What the task asks -> Please determine the number of lines in the material below that contain the word "slave", and state it alone.

Data provided ->
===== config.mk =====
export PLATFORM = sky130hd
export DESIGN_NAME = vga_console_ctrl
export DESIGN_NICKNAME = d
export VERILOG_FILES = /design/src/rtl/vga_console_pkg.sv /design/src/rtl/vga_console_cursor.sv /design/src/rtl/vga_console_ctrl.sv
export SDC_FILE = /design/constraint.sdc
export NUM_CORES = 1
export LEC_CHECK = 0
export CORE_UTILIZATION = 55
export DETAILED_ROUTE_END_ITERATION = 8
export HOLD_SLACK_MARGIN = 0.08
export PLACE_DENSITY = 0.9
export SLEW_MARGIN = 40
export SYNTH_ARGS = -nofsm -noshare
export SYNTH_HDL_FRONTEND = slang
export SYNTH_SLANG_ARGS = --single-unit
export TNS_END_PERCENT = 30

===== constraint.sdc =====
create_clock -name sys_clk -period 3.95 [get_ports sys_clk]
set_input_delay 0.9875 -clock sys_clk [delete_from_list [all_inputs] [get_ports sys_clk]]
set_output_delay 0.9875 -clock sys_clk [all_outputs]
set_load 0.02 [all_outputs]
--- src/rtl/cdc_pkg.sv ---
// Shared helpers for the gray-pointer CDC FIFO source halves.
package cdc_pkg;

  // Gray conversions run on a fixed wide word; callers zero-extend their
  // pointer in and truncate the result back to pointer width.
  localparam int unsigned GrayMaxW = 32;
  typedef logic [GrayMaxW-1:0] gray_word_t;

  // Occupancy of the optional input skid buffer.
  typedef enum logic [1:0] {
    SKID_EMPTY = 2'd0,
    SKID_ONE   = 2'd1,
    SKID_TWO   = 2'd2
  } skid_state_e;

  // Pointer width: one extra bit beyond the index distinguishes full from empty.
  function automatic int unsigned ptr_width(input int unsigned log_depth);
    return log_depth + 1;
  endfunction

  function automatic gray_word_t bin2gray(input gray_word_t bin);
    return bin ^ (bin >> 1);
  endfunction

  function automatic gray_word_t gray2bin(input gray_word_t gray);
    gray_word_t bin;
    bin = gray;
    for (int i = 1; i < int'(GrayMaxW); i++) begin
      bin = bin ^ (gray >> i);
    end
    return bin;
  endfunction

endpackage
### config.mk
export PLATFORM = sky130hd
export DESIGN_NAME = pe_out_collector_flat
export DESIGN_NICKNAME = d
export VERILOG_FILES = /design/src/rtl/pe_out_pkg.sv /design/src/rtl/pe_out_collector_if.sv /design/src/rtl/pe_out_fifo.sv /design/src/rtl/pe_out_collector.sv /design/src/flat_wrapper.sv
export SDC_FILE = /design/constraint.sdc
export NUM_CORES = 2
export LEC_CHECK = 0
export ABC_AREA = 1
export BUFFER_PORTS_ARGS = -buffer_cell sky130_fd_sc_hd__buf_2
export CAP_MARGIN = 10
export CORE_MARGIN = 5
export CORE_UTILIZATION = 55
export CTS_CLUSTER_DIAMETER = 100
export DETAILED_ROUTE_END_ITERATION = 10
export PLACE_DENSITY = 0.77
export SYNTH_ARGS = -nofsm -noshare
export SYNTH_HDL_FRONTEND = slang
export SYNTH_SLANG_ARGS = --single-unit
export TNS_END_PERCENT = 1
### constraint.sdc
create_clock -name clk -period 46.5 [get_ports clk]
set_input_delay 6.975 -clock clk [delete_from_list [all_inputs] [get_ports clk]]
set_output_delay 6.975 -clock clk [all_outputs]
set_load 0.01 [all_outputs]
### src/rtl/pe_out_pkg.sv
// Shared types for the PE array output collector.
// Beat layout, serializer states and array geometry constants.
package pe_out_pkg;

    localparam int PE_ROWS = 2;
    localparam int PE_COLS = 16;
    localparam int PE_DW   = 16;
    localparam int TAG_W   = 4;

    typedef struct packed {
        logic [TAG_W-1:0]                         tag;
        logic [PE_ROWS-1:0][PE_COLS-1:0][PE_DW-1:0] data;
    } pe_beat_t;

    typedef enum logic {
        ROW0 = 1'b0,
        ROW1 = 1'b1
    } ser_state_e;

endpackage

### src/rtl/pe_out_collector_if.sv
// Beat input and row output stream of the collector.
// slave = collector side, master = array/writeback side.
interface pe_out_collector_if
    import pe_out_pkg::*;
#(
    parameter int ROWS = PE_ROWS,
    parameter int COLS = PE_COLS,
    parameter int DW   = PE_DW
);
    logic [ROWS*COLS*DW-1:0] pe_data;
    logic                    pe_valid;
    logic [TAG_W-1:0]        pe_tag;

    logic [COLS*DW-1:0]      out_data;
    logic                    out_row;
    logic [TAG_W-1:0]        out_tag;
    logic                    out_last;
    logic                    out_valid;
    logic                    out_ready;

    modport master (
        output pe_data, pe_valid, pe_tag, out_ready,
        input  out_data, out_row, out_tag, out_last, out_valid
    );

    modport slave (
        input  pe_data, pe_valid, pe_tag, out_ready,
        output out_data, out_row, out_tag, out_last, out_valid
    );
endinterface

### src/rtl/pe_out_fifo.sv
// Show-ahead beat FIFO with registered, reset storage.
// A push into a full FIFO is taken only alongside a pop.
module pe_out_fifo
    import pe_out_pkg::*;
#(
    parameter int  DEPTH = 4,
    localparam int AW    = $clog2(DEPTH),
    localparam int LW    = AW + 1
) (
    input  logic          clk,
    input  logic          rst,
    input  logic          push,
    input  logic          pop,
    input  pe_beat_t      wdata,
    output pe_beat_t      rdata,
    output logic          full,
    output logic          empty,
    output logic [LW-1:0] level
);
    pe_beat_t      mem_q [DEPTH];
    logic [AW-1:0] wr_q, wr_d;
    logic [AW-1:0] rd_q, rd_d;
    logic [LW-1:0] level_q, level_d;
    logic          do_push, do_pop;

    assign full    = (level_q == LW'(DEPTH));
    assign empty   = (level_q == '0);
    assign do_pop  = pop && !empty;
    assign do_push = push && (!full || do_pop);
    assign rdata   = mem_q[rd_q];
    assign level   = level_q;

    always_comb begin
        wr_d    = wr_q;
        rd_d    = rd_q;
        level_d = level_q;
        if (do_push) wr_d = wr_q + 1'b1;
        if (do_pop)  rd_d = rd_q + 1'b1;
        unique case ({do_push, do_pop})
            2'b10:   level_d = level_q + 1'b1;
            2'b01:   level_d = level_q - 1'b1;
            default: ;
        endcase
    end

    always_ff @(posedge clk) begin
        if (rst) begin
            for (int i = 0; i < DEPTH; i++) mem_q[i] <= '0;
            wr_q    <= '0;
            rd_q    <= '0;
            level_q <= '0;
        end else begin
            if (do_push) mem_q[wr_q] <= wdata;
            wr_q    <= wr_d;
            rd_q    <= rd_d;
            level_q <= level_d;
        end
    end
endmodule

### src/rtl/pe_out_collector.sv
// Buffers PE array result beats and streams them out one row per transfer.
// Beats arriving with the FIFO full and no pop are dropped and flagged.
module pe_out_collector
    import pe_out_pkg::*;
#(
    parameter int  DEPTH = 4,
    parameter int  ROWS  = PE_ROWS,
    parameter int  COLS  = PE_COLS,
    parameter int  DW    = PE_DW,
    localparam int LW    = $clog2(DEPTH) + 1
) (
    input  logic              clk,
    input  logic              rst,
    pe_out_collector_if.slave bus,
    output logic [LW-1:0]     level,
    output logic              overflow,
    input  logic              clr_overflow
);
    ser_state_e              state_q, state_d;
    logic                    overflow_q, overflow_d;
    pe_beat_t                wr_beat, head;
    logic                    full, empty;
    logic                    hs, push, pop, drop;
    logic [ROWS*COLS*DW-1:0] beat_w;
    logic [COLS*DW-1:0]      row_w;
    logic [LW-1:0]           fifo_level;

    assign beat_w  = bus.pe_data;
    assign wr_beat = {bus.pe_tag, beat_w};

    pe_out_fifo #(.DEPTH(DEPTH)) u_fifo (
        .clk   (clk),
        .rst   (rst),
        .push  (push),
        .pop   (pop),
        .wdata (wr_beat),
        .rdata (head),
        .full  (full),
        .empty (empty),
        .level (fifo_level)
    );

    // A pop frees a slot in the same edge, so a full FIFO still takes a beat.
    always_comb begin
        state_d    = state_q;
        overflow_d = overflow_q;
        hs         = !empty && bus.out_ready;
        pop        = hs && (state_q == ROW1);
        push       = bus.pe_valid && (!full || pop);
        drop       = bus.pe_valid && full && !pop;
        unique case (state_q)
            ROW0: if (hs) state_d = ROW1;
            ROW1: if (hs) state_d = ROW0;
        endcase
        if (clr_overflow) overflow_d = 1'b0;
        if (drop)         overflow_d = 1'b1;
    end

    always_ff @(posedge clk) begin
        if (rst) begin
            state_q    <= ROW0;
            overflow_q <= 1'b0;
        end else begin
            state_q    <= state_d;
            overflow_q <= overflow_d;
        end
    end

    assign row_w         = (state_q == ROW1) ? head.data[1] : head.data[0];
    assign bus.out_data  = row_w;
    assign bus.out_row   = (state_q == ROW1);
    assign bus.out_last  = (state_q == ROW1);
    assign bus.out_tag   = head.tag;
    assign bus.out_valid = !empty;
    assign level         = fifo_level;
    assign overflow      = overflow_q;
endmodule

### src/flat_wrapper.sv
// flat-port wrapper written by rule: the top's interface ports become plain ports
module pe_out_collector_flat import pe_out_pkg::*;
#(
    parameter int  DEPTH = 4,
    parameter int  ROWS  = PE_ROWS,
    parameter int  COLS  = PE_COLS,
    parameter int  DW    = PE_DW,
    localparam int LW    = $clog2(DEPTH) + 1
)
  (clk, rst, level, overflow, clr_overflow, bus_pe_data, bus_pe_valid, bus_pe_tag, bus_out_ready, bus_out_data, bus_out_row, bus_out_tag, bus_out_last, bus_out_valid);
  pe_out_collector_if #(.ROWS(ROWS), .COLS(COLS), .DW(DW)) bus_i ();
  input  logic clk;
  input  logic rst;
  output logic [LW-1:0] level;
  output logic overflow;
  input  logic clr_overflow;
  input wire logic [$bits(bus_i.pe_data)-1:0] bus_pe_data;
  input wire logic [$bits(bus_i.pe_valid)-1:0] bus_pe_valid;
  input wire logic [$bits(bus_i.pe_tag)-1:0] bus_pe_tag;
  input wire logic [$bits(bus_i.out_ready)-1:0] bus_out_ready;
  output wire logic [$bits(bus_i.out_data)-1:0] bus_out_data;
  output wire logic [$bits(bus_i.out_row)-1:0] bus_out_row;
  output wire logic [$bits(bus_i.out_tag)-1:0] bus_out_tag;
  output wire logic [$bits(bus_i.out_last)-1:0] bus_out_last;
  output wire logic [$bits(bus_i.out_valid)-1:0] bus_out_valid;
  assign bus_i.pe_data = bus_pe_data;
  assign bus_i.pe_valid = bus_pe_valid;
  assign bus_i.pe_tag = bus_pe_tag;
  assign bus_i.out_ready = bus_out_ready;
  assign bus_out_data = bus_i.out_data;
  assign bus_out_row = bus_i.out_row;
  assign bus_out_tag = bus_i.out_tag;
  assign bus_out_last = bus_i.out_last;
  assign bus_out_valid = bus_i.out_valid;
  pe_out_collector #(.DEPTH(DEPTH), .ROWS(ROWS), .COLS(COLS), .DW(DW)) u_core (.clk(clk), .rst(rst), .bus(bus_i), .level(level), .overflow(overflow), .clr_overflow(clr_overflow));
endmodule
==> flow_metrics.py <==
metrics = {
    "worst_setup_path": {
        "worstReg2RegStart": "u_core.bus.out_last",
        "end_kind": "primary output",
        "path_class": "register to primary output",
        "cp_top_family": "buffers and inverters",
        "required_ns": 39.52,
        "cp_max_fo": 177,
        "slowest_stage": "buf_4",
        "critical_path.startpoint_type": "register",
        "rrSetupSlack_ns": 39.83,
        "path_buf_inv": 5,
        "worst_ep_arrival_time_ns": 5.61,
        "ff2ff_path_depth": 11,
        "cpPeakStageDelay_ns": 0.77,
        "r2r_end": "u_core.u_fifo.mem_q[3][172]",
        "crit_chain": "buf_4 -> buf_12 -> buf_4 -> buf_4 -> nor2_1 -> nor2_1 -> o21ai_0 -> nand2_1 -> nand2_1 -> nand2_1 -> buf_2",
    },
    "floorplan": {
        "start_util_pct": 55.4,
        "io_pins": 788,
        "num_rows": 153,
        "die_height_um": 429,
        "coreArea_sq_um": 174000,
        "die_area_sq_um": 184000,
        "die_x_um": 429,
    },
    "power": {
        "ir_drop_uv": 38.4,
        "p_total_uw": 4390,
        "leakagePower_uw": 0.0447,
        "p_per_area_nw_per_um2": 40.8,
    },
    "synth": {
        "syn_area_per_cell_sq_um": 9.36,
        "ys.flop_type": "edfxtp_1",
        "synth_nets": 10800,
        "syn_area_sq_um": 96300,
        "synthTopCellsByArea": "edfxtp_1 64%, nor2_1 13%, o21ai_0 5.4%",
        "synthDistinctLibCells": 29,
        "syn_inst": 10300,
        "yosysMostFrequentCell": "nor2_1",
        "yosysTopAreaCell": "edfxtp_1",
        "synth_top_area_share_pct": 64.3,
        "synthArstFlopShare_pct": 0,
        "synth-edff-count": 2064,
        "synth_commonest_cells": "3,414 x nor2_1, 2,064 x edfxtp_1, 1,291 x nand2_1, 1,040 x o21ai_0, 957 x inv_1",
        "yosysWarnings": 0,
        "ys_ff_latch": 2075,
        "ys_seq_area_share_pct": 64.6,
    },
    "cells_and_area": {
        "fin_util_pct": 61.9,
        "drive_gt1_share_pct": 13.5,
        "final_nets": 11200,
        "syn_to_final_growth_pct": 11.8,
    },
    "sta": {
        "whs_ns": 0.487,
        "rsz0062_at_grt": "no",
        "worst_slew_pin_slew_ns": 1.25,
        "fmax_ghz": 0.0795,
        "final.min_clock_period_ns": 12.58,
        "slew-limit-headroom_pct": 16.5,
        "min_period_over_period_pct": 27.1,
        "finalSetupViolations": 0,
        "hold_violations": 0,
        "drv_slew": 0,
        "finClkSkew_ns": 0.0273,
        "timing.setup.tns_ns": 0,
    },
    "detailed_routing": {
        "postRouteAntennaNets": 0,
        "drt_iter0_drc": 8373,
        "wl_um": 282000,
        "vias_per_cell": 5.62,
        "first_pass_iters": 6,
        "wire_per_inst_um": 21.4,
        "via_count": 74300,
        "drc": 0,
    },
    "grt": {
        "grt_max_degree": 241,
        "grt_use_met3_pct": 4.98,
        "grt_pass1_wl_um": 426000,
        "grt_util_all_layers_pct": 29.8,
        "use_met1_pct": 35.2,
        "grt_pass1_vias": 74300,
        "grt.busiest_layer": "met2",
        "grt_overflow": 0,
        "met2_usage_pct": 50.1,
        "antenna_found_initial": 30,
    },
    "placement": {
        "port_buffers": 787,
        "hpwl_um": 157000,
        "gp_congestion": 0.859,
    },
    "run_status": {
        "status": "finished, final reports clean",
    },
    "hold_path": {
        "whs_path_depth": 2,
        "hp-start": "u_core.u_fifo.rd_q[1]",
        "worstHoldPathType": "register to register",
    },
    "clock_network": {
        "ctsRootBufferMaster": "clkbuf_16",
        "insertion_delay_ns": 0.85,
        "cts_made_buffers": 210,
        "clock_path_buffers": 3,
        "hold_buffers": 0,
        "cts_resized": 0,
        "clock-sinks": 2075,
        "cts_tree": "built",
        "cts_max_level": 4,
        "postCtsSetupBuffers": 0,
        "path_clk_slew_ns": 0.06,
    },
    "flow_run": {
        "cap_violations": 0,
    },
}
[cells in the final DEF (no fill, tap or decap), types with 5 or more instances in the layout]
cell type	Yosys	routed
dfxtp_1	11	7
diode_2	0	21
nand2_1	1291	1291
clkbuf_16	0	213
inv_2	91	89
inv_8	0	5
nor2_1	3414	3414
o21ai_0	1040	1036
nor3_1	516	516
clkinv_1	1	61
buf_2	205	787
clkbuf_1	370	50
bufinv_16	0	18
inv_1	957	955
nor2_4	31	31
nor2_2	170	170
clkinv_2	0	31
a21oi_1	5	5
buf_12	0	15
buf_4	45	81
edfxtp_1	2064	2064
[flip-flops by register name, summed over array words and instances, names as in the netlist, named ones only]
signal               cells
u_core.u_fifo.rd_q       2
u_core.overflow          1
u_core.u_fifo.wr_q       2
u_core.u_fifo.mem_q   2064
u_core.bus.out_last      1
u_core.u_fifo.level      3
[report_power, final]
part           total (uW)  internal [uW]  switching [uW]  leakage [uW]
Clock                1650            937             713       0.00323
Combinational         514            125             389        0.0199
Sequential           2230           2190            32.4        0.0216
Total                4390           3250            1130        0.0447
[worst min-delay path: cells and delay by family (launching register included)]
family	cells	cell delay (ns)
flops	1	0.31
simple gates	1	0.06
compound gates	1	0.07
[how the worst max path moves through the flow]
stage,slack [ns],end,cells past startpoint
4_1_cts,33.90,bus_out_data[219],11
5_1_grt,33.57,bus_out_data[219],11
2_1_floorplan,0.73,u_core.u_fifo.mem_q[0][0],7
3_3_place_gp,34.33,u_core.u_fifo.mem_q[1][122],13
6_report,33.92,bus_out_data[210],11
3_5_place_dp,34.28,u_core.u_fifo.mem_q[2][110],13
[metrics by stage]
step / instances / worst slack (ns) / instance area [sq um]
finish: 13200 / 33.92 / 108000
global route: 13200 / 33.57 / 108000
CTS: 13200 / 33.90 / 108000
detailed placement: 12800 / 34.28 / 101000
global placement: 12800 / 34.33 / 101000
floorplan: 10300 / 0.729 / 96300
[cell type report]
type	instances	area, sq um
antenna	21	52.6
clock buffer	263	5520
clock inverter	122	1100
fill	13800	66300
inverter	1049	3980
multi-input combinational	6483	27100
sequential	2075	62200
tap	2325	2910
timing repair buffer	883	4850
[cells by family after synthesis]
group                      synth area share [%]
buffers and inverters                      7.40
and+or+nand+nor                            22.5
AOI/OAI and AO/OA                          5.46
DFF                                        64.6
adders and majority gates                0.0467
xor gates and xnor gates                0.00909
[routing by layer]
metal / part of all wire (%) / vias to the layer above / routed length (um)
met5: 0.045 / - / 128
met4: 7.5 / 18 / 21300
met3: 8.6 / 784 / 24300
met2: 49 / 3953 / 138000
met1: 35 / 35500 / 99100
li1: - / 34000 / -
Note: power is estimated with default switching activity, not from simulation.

Written response -> 3